Task objective
From the listing below, retype exactly the line holding "assign accept = busy_q & ready_i;", the line holding "if (last) begin", and the lines between them; skip everything else.

___ Data for the task

$ cat config.mk
export PLATFORM = sky130hd
export DESIGN_NAME = exframe_pusher
export DESIGN_NICKNAME = d
export VERILOG_FILES = /design/src/rtl/exf_pkg.sv /design/src/rtl/exf_hold.sv /design/src/rtl/exf_ctrl.sv /design/src/rtl/exf_wmux.sv /design/src/rtl/exframe_pusher.sv
export SDC_FILE = /design/constraint.sdc
export NUM_CORES = 1
export LEC_CHECK = 0
export BUFFER_PORTS_ARGS = -buffer_cell sky130_fd_sc_hd__buf_4
export CAP_MARGIN = 30
export CORE_MARGIN = 4
export CORE_UTILIZATION = 50
export DETAILED_ROUTE_END_ITERATION = 8
export PLACE_DENSITY = 0.74
export SLEW_MARGIN = 20
export SYNTH_ARGS = -nofsm -noshare
export SYNTH_HDL_FRONTEND = slang
export SYNTH_SLANG_ARGS = --single-unit
$ cat constraint.sdc
create_clock -name clk -period 3.75 [get_ports clk]
set_input_delay 0.1875 -clock clk [delete_from_list [all_inputs] [get_ports clk]]
set_output_delay 0.1875 -clock clk [all_outputs]
set_load 0.05 [all_outputs]
$ cat src/rtl/exf_pkg.sv
package exf_pkg;
  localparam int FRAME_WORDS = 8;
  localparam int IDX_W       = $clog2(FRAME_WORDS);
  localparam int WORD_BYTES  = 4;
  localparam int WB_LOG2     = $clog2(WORD_BYTES);
  localparam int FRAME_BYTES = FRAME_WORDS * WORD_BYTES;

  typedef logic [IDX_W-1:0] slot_t;

  // Slot number equals word offset from the final stack pointer.
  typedef enum logic [IDX_W-1:0] {
    SLOT_R0  = 3'd0,
    SLOT_R1  = 3'd1,
    SLOT_R2  = 3'd2,
    SLOT_R3  = 3'd3,
    SLOT_R12 = 3'd4,
    SLOT_LR  = 3'd5,
    SLOT_PC  = 3'd6,
    SLOT_PSR = 3'd7
  } slot_e;
endpackage

$ cat src/rtl/exf_hold.sv
module exf_hold
  import exf_pkg::*;
#(
  parameter int DW = 32
) (
  input  logic                            clk,
  input  logic                            rst_n,
  input  logic                            cap_en,
  input  logic [FRAME_WORDS-1:0][DW-1:0]  regs_i,
  output logic [FRAME_WORDS-1:0][DW-1:0]  regs_q
);
  logic [FRAME_WORDS-1:0][DW-1:0] regs_d;

  for (genvar g = 0; g < FRAME_WORDS; g++) begin : g_slot
    always_comb begin
      regs_d[g] = regs_q[g];
      if (cap_en) regs_d[g] = regs_i[g];
    end

    always_ff @(posedge clk or negedge rst_n) begin
      if (!rst_n) regs_q[g] <= '0;
      else        regs_q[g] <= regs_d[g];
    end
  end

  AST_HOLD_STABLE: assert property (@(posedge clk) disable iff (!rst_n)
    !cap_en |=> $stable(regs_q));
endmodule

$ cat src/rtl/exf_ctrl.sv
module exf_ctrl
  import exf_pkg::*;
#(
  parameter int AW = 32
) (
  input  logic          clk,
  input  logic          rst_n,
  input  logic          start_i,
  input  logic [AW-1:0] sp_i,
  input  logic          ready_i,
  output logic          busy_o,
  output slot_t         idx_o,
  output logic [AW-1:0] base_o,
  output logic          cap_en_o,
  output logic          done_o,
  output logic [AW-1:0] sp_new_o
);
  localparam logic [AW-1:0] FRAME_SZ = AW'(FRAME_BYTES);
  localparam slot_t         TOP_IDX  = slot_t'(FRAME_WORDS - 1);

  logic          busy_q, busy_d;
  slot_t         idx_q, idx_d;
  logic [AW-1:0] base_q, base_d;
  logic          done_q, done_d;
  logic [AW-1:0] spn_q, spn_d;
  logic          accept, last;

  assign accept = busy_q & ready_i;
  assign last   = (idx_q == '0);

  always_comb begin
    busy_d   = busy_q;
    idx_d    = idx_q;
    base_d   = base_q;
    spn_d    = spn_q;
    done_d   = 1'b0;
    cap_en_o = 1'b0;
    if (!busy_q && start_i) begin
      busy_d   = 1'b1;
      idx_d    = TOP_IDX;
      base_d   = sp_i - FRAME_SZ;
      cap_en_o = 1'b1;
    end else if (accept) begin
      if (last) begin
        busy_d = 1'b0;
        done_d = 1'b1;
        spn_d  = base_q;
      end else begin
        idx_d = idx_q - 1'b1;
      end
    end
  end

  always_ff @(posedge clk or negedge rst_n) begin
    if (!rst_n) begin
      busy_q <= 1'b0;
      idx_q  <= '0;
      base_q <= '0;
      done_q <= 1'b0;
      spn_q  <= '0;
    end else begin
      busy_q <= busy_d;
      idx_q  <= idx_d;
      base_q <= base_d;
      done_q <= done_d;
      spn_q  <= spn_d;
    end
  end

  assign busy_o   = busy_q;
  assign idx_o    = idx_q;
  assign base_o   = base_q;
  assign done_o   = done_q;
  assign sp_new_o = spn_q;

  AST_DONE_PULSE: assert property (@(posedge clk) disable iff (!rst_n)
    done_q |=> !done_q);
  AST_DONE_AFTER_LAST: assert property (@(posedge clk) disable iff (!rst_n)
    done_q |-> $past(accept && last));
  AST_START_IGNORED: assert property (@(posedge clk) disable iff (!rst_n)
    (busy_q && start_i && !accept) |=> ($stable(idx_q) && $stable(base_q)));
  AST_IDX_IN_RANGE: assert property (@(posedge clk) disable iff (!rst_n)
    (busy_q && accept && !last) |=> (busy_q && idx_q == $past(idx_q) - 1'b1));
endmodule

$ cat src/rtl/exf_wmux.sv
module exf_wmux
  import exf_pkg::*;
#(
  parameter int AW = 32,
  parameter int DW = 32
) (
  input  logic [AW-1:0]                  base_i,
  input  slot_t                          idx_i,
  input  logic [FRAME_WORDS-1:0][DW-1:0] regs_i,
  output logic [AW-1:0]                  addr_o,
  output logic [DW-1:0]                  data_o
);
  always_comb begin
    addr_o = base_i + (AW'(idx_i) << WB_LOG2);
    data_o = regs_i[idx_i];
  end
endmodule

$ cat src/rtl/exframe_pusher.sv
module exframe_pusher
  import exf_pkg::*;
#(
  parameter int AW = 32,
  parameter int DW = 32
) (
  input  logic          clk,
  input  logic          rst_n,
  input  logic          start_i,
  input  logic [AW-1:0] sp_i,
  input  logic [DW-1:0] r0_i,
  input  logic [DW-1:0] r1_i,
  input  logic [DW-1:0] r2_i,
  input  logic [DW-1:0] r3_i,
  input  logic [DW-1:0] r12_i,
  input  logic [DW-1:0] lr_i,
  input  logic [DW-1:0] pc_i,
  input  logic [DW-1:0] psr_i,
  output logic [AW-1:0] wr_addr_o,
  output logic [DW-1:0] wr_data_o,
  output logic          wr_valid_o,
  input  logic          wr_ready_i,
  output logic          done_o,
  output logic [AW-1:0] sp_new_o
);
  logic [FRAME_WORDS-1:0][DW-1:0] regs_in, regs_q;
  logic                           busy, cap_en;
  slot_t                          idx;
  logic [AW-1:0]                  base;

  always_comb begin
    regs_in           = '0;
    regs_in[SLOT_R0]  = r0_i;
    regs_in[SLOT_R1]  = r1_i;
    regs_in[SLOT_R2]  = r2_i;
    regs_in[SLOT_R3]  = r3_i;
    regs_in[SLOT_R12] = r12_i;
    regs_in[SLOT_LR]  = lr_i;
    regs_in[SLOT_PC]  = pc_i;
    regs_in[SLOT_PSR] = psr_i;
  end

  exf_ctrl #(.AW(AW)) u_ctrl (
    .clk      (clk),
    .rst_n    (rst_n),
    .start_i  (start_i),
    .sp_i     (sp_i),
    .ready_i  (wr_ready_i),
    .busy_o   (busy),
    .idx_o    (idx),
    .base_o   (base),
    .cap_en_o (cap_en),
    .done_o   (done_o),
    .sp_new_o (sp_new_o)
  );

  exf_hold #(.DW(DW)) u_hold (
    .clk    (clk),
    .rst_n  (rst_n),
    .cap_en (cap_en),
    .regs_i (regs_in),
    .regs_q (regs_q)
  );

  exf_wmux #(.AW(AW), .DW(DW)) u_wmux (
    .base_i (base),
    .idx_i  (idx),
    .regs_i (regs_q),
    .addr_o (wr_addr_o),
    .data_o (wr_data_o)
  );

  assign wr_valid_o = busy;

  AST_VALID_HOLD: assert property (@(posedge clk) disable iff (!rst_n)
    (wr_valid_o && !wr_ready_i) |=>
      (wr_valid_o && $stable(wr_addr_o) && $stable(wr_data_o)));
  AST_ADDR_STEP: assert property (@(posedge clk) disable iff (!rst_n)
    (wr_valid_o && wr_ready_i && !done_o && wr_addr_o != base) |=>
      (wr_valid_o && wr_addr_o == $past(wr_addr_o) - AW'(WORD_BYTES)));
  AST_FIRST_WORD: assert property (@(posedge clk) disable iff (!rst_n)
    (start_i && !wr_valid_o) |=>
      (wr_valid_o && wr_addr_o == $past(sp_i) - AW'(WORD_BYTES) &&
       wr_data_o == $past(psr_i)));
  AST_NO_DONE_BUSY: assert property (@(posedge clk) disable iff (!rst_n)
    done_o |-> !wr_valid_o);
endmodule

==> key figures <==
Clock tree
  • Clock slew at reported path FFs: roughly 60 ps
  • CTS root buffer: clkbuf_16
  • Clock Sinks: 325
  • CTS resizes: 0
  • Htree depth: 2
  • Clk_lat worst skew: 510 ps
  • Clock Tree Buf Depth: 3
  • Total CTS buffers: 36
  • CTS tree: yes
  • Postcts setup bufs: 0

Finish
  • Nets@finish: between 2,000 and 3,000
  • Final Util: 0.755
  • Design Area, Final: 22,400 um2
  • Fillers: 1,880
  • Layout cells sized above 1: 0.252
  • Area Overhead vs Synth: 48.3%

Global routing
  • First-pass GRT wire length: roughly 80,000 um
  • Initial antenna violation count: 8
  • Largest net degree at the start of global routing: approximately 120
  • Vias in the first global route: between 15,000 and 20,000
  • Overall Global Routing Usage: 0.305
  • GR Overflow Total: 0

Hold path
  • Hold Crit Class: in2reg
  • Hold path depth: 3

Yosys
  • Mapped cell area: 15,100 um2
  • Largest family of logic cells by synthesized area: simple AND/OR/NAND/NOR gates
  • Ys async rst share: 1.00
  • Post-synthesis instance total: about 1,600
  • Mux contribution to synthesized area: 0.119
  • Synthesized-area fraction occupied by adder cells: 0.00628
  • Number of enable flip-flop cells after synthesis: 0
  • Register bit total from synthesis: around 330
  • Compound-gate portion of the synthesized area: 0.0232
  • Share of the yosys chip area belonging to registers: 0.538
  • Post-synthesis xor/xnor area fraction: 0.0220
  • Main synth FF type: dfrtp_1
  • Post-synth top cells: 890 x nand2_1, 325 x dfrtp_1, 91 x clkbuf_1, 64 x mux4_2, 32 x mux2_2
  • Share of the synthesized area in the top cell type: 0.538
  • Mean Syn Cell Area: 9.27 um2
  • Netlist cell types: 45
  • Main area contributors after synthesis: dfrtp_1 54%, nand2_1 22%, mux4_2 9.5%, mux2_2 2.4%, clkbuf_1 2.3%
  • Simple-Gate Fraction of Synth Area: 0.263
  • Count leader, synth: nand2_1
  • Syn_nets: slightly below 2,000
  • Post-synth top area cell: dfrtp_1
  • Synth Warn #: 0

Pwr
  • Pwr Total: about 19,000 uW
  • Pwr dens: ~850 nW/um2
  • Worst VDD drop: roughly 0.7 mV
  • Lkg Pwr: around 0.011 uW

Detailed routing
  • Via count: 14,600
  • Routed wire length: a little over 50,000 um
  • Remaining antenna violation count: 0
  • DRC errors left: 0
  • DRT Pass-1 Iters: 5
  • Vias/cell: about 5.5
  • Detailed Route Iter0 Violations: 1,143
  • DR WL/cell: 19.0 um

Timing
  • Final Setup Violations: 0
  • Post-layout min period: between 3000 and 4000 ps
  • Slew HR: 0.377
  • Setup Skew: 11.6 ps
  • RSZ-0062 raised after global routing: false
  • Fin worst setup slack: 523 ps
  • Slew Viols, Final: 0
  • Final hold violation count: 0
  • Sum Neg Setup Slack: 0 ps
  • Period utilization: 0.860
  • Worst slew pin tran: between 900 and 1000 ps
  • Achievable frequency: around 0.31 GHz

Placed design
  • Pre-CTS setup slack: between 1000 and 1500 ps
  • GPL Wtd Cong: between 0.8 and 0.9
  • IO Port Bufs: about 390
  • Detailed Place HPWL: 29,800 um
  • Area after DPL: about 18,000 um2

Floorplan
  • Die W: between 150 and 200 um
  • Site row count: 63
  • Initial Util: 0.509
  • Die Y: ~180 um
  • Core ar.: a little under 30,000 um2
  • I/O pins: 390
  • Die area: roughly 33,000 um2

Setup path
  • Critical path data arrival time: approximately 3000 ps
  • Worst Setup End Kind: output pin
  • Critical Path RT: around 3600 ps
  • Worst R2R Path Depth: 4
  • Largest delay share family, worst path: adder cells
  • CP max stage cell: dfrtp_4
  • Crit Path Max Fanout: 9
  • Critical Path Stages: 8
  • Largest stage delay on the critical path: about 420 ps
  • Critical path launch point type: register
  • Critical path type: reg2out
  • WP buf/inv: 2
  • Setup crit end: wr_addr_o[28]
  • Reg-to-reg startpoint: u_ctrl.busy_o
  • Flop2flop setup slack: about 1500 ps
  • Worst setup path start: u_ctrl.idx_o[0]
  • FF-to-FF End: u_hold.regs_q[75]
  • Worst path cell trace: ha_1 -> inv_1 -> fa_1 -> nor2b_1 -> o2111ai_1 -> nor4_1 -> xor2_1 -> buf_4

Run status
  • Run status: finished clean

Flow run
  • Max-cap violations: 0
-- placed cells by master, fill, tap and decap left out, types with 7 or more instances in the layout --
| master | synthesis | final |
|---|---|---|
| buf_4 | 2 | 402 |
| or3_1 | 10 | 10 |
| o21ai_0 | 21 | 21 |
| xor2_1 | 20 | 20 |
| inv_1 | 12 | 12 |
| diode_2 | 0 | 10 |
| nor2_1 | 23 | 23 |
| clkbuf_8 | 0 | 7 |
| dfrtp_1 | 325 | 322 |
| xnor2_1 | 18 | 18 |
| nand2_1 | 890 | 890 |
| mux4_2 | 64 | 64 |
| a31oi_1 | 16 | 16 |
| nor4_1 | 10 | 10 |
| mux2_2 | 32 | 32 |
| nor3_1 | 8 | 8 |
| dlygate4sd3_1 | 0 | 285 |
| o31ai_1 | 8 | 8 |
| clkbuf_16 | 0 | 37 |
| or4_1 | 14 | 14 |
-- final cells by class --
class                   instances  area (um2)  area share
diodes                         10        25.0     0.00112
clock buffers                  47        1030      0.0461
clock inverters                14         139     0.00619
inverters                      12        45.0     0.00201
multi-input cells            1193        6570       0.293
flip-flops and latches        325        8140       0.363
well taps                     390         488      0.0217
repair buffers                694        6000       0.267
-- state kept, by name (all words and copies together) (netlist names) --
signal	count
u_ctrl.sp_new_o	32
u_ctrl.base_o	32
u_hold.regs_q	256
u_ctrl.done_o	1
u_ctrl.busy_o	1
u_ctrl.idx_o	3
-- worst min path at each step --
stage / endpoint / slack [ps] / startpoint
after floorplan: u_ctrl.base_o[0] / -110 / rst_n
after global placement: u_hold.regs_q[98] / 330 / rst_n
after detailed placement: u_hold.regs_q[66] / 340 / rst_n
after CTS: u_ctrl.base_o[20] / 0.5 / sp_i[19]
after global routing: u_ctrl.base_o[20] / 30 / sp_i[19]
final: u_ctrl.base_o[10] / 30 / sp_i[10]
-- stage by stage --
step / std cells / hold WS, ps
2_1_floorplan: 1632 / -108
3_3_place_gp: 2327 / 330
3_5_place_dp: 2327 / 341
4_1_cts: 2673 / 0.461
5_1_grt: 2683 / 30.7
6_report: 2685 / 26.8
-- timing repair --
| action | in CTS | in global routing |
|---|---|---|
| setup endpoints to repair | 0 | 0 |
| hold buffers | 285 | 0 |
| endpoints found under the hold margin | 393 | 0 |
-- layer usage --
metal	vias up	global-route usage	wire length [um]
li1	6546	-	-
met1	7073	0.381	19500
met2	803	0.505	24800
met3	217	0.0617	3870
met4	0	0.160	2900
met5	-	0	0
-- worst min-delay path: stages --
cell	delay (ps)
buf_4	110
xor2_1	60
o21ai_0	130
-- report_power, final --
| part | internal (uW) | total (uW) | leakage (uW) | switching [uW] |
|---|---|---|---|---|
| clock | 2080 | 3520 | 0.000575 | 1430 |
| combinational | 3630 | 9440 | 0.00673 | 5810 |
| sequential | 5110 | 6190 | 0.00406 | 1080 |
| total | 10800 | 19100 | 0.0114 | 8330 |
-- logic make-up (layout without fill, tap and decap cells) --
logic type,count (synthesis),in the layout
compound gates,56,56
xor+xnor,38,38
fa+ha+maj,7,7
buf+inv,114,767
flops,325,325
mux,96,96
other cells,0,10
simple gates,996,996
No activity file was read; power rests on OpenSTA's default activity.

______

Response area
  assign accept = busy_q & ready_i;
  assign last   = (idx_q == '0);

  always_comb begin
    busy_d   = busy_q;
    idx_d    = idx_q;
    base_d   = base_q;
    spn_d    = spn_q;
    done_d   = 1'b0;
    cap_en_o = 1'b0;
    if (!busy_q && start_i) begin
      busy_d   = 1'b1;
      idx_d    = TOP_IDX;
      base_d   = sp_i - FRAME_SZ;
      cap_en_o = 1'b1;
    end else if (accept) begin
      if (last) begin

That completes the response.